PROBLEM DETAILS
Please report, as a single number with no other text, how many lines of the listing contain "Relative".
○ ○ ○ ○
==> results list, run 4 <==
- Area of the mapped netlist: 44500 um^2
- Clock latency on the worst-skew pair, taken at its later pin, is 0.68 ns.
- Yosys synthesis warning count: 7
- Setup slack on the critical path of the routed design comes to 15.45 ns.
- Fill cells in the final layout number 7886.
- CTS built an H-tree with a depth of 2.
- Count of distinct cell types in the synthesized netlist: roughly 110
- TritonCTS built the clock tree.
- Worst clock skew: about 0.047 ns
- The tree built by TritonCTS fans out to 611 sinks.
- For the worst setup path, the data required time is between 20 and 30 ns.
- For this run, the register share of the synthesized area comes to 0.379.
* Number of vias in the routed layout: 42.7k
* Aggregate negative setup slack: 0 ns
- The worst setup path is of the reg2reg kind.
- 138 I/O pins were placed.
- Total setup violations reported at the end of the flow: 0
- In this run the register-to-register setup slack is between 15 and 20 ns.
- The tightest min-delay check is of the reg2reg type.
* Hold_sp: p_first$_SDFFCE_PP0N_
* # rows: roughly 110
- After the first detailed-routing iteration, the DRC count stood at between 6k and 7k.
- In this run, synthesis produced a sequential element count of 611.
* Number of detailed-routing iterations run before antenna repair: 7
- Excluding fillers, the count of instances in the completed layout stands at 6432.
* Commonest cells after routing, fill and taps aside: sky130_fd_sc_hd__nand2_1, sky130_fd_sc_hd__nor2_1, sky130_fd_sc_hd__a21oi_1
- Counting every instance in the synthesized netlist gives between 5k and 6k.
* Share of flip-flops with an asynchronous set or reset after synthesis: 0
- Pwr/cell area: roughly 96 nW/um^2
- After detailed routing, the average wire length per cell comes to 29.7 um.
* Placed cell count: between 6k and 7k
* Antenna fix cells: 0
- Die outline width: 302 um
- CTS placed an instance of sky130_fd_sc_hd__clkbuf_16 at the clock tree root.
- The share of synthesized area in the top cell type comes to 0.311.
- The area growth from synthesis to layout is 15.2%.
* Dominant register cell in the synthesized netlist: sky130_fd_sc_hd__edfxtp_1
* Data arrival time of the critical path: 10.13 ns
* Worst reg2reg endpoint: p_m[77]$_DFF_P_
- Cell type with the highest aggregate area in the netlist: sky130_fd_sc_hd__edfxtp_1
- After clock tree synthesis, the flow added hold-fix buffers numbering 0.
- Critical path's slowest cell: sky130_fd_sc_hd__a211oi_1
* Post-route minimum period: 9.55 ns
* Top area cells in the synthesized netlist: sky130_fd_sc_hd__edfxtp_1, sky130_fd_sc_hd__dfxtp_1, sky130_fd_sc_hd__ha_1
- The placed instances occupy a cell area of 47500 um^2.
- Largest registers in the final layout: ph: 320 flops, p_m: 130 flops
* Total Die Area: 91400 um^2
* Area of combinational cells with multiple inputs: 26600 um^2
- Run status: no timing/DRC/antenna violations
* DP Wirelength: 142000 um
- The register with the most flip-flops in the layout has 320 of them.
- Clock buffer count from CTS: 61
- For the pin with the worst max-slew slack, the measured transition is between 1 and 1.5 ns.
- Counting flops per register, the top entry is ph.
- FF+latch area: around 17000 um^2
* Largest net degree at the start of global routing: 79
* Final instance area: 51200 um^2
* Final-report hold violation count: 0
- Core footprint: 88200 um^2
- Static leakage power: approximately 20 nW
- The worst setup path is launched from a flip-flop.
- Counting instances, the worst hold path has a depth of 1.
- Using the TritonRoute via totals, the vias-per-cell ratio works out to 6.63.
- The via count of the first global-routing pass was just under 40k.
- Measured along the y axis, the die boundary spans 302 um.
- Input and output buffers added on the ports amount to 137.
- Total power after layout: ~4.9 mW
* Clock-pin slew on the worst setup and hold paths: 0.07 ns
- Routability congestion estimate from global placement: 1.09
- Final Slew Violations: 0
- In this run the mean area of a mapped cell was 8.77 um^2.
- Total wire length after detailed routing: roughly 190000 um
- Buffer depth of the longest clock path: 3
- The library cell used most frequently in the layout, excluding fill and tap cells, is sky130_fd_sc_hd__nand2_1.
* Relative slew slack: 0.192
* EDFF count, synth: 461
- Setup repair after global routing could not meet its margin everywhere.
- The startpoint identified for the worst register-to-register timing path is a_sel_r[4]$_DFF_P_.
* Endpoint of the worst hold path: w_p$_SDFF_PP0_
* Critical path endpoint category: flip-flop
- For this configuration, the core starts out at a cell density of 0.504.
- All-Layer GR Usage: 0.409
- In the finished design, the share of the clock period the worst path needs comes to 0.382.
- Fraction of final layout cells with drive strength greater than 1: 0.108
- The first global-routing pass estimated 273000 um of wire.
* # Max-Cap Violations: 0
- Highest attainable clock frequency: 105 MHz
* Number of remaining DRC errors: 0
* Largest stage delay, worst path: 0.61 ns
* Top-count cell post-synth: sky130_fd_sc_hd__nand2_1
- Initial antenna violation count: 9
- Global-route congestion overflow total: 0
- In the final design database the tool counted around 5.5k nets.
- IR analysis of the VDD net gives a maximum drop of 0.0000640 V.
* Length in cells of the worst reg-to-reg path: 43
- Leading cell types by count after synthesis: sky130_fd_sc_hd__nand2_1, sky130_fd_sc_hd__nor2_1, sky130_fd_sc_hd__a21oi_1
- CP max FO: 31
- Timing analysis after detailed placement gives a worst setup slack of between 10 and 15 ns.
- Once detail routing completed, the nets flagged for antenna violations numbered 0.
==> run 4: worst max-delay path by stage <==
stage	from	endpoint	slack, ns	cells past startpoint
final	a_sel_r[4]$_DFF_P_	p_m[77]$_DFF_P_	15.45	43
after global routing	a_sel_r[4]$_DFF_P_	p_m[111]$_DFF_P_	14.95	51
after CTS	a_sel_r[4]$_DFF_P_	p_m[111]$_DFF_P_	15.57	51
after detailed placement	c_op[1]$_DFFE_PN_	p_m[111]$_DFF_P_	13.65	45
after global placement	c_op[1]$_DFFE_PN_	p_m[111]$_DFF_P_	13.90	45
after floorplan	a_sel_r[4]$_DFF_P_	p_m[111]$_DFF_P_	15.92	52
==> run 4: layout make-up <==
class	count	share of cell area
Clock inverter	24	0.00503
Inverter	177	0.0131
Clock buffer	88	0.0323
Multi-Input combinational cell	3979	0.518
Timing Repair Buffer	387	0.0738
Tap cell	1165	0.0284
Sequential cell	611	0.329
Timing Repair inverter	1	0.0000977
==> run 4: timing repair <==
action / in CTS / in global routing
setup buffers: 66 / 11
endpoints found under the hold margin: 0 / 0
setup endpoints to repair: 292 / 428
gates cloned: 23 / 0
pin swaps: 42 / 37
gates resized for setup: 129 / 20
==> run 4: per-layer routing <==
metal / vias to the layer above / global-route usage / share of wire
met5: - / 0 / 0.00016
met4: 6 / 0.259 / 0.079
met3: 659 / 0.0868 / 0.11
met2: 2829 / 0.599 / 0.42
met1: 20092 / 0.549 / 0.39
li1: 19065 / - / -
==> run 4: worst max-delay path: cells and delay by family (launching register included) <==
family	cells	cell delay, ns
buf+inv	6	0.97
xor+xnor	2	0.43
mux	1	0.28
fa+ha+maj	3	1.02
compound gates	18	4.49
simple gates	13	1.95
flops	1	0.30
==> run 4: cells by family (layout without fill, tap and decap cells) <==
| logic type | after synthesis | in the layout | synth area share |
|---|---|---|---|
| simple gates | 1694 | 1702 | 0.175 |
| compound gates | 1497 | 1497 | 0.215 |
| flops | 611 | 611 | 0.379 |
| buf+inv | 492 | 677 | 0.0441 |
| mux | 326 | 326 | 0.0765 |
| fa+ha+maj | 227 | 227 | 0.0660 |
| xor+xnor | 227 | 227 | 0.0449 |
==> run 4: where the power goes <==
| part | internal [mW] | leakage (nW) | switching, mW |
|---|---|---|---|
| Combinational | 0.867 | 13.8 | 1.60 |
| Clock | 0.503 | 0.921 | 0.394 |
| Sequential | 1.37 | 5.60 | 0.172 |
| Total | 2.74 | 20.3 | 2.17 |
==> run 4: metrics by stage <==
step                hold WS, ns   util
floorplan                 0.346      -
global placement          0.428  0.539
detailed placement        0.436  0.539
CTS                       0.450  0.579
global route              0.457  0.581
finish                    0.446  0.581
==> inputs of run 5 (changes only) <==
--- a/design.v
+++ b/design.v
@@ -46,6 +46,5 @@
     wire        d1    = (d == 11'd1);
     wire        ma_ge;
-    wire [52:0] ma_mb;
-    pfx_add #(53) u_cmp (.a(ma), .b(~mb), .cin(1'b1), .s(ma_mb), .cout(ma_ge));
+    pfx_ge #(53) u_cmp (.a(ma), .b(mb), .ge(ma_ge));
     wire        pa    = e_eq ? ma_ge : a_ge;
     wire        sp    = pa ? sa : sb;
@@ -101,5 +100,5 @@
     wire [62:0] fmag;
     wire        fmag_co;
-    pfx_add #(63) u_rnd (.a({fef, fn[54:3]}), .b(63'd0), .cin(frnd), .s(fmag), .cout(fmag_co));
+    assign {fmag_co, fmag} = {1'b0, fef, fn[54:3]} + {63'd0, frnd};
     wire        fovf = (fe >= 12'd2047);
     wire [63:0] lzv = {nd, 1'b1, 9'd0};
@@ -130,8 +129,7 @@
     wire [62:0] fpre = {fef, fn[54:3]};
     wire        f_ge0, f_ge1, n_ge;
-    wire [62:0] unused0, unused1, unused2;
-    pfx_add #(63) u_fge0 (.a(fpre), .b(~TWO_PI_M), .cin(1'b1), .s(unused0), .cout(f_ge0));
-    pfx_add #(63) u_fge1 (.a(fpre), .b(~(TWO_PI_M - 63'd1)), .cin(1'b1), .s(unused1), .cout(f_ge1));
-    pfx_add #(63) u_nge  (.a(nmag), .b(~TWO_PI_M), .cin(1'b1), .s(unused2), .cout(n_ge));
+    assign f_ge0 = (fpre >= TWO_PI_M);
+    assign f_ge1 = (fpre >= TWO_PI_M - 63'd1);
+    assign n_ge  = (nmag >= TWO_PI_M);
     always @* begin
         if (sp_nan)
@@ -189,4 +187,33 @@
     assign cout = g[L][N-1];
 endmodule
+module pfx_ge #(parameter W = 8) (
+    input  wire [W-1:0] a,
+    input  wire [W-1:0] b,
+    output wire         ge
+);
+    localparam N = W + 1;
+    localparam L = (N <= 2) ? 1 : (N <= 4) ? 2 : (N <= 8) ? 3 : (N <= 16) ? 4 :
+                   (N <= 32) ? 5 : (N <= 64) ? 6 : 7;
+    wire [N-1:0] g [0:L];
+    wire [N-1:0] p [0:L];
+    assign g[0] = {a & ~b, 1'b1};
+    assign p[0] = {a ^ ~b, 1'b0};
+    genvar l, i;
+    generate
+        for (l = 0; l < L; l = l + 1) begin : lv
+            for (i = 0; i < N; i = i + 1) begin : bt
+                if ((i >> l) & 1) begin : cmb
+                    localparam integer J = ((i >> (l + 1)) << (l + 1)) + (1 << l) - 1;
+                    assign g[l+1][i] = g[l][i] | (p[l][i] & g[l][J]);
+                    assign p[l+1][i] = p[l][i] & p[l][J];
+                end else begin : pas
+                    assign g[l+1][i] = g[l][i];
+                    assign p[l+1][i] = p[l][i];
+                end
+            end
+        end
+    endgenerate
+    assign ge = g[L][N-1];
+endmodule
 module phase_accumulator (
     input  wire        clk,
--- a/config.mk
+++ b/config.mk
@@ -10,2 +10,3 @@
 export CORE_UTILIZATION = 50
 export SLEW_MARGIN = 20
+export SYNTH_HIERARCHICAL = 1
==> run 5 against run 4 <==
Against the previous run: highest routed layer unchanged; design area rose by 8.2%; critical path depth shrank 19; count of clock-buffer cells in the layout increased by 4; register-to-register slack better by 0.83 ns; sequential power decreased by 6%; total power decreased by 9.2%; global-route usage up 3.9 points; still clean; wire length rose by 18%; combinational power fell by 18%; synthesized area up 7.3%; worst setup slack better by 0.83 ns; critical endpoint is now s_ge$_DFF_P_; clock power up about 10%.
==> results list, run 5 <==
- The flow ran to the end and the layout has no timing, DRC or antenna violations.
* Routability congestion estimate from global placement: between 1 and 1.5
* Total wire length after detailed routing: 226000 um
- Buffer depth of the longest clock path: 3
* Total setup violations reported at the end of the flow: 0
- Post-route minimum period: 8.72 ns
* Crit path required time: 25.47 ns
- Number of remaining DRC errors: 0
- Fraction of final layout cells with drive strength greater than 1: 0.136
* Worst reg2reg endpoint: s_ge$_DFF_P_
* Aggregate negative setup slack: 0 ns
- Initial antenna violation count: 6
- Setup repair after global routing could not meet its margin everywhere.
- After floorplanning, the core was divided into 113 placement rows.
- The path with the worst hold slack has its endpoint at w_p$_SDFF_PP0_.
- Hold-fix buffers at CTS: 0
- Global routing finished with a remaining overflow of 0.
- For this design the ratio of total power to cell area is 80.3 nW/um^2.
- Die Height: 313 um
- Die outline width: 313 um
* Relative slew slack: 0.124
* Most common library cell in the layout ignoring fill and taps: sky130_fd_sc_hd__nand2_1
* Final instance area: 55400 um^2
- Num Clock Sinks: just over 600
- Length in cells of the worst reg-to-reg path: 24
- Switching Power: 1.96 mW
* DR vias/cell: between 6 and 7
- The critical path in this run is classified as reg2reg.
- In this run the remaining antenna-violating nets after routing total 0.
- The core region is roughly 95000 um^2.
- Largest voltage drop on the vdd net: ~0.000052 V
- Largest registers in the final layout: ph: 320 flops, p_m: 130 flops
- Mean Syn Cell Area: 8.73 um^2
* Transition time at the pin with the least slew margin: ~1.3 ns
○ ○ ○ ○
YOUR RESPONSE
2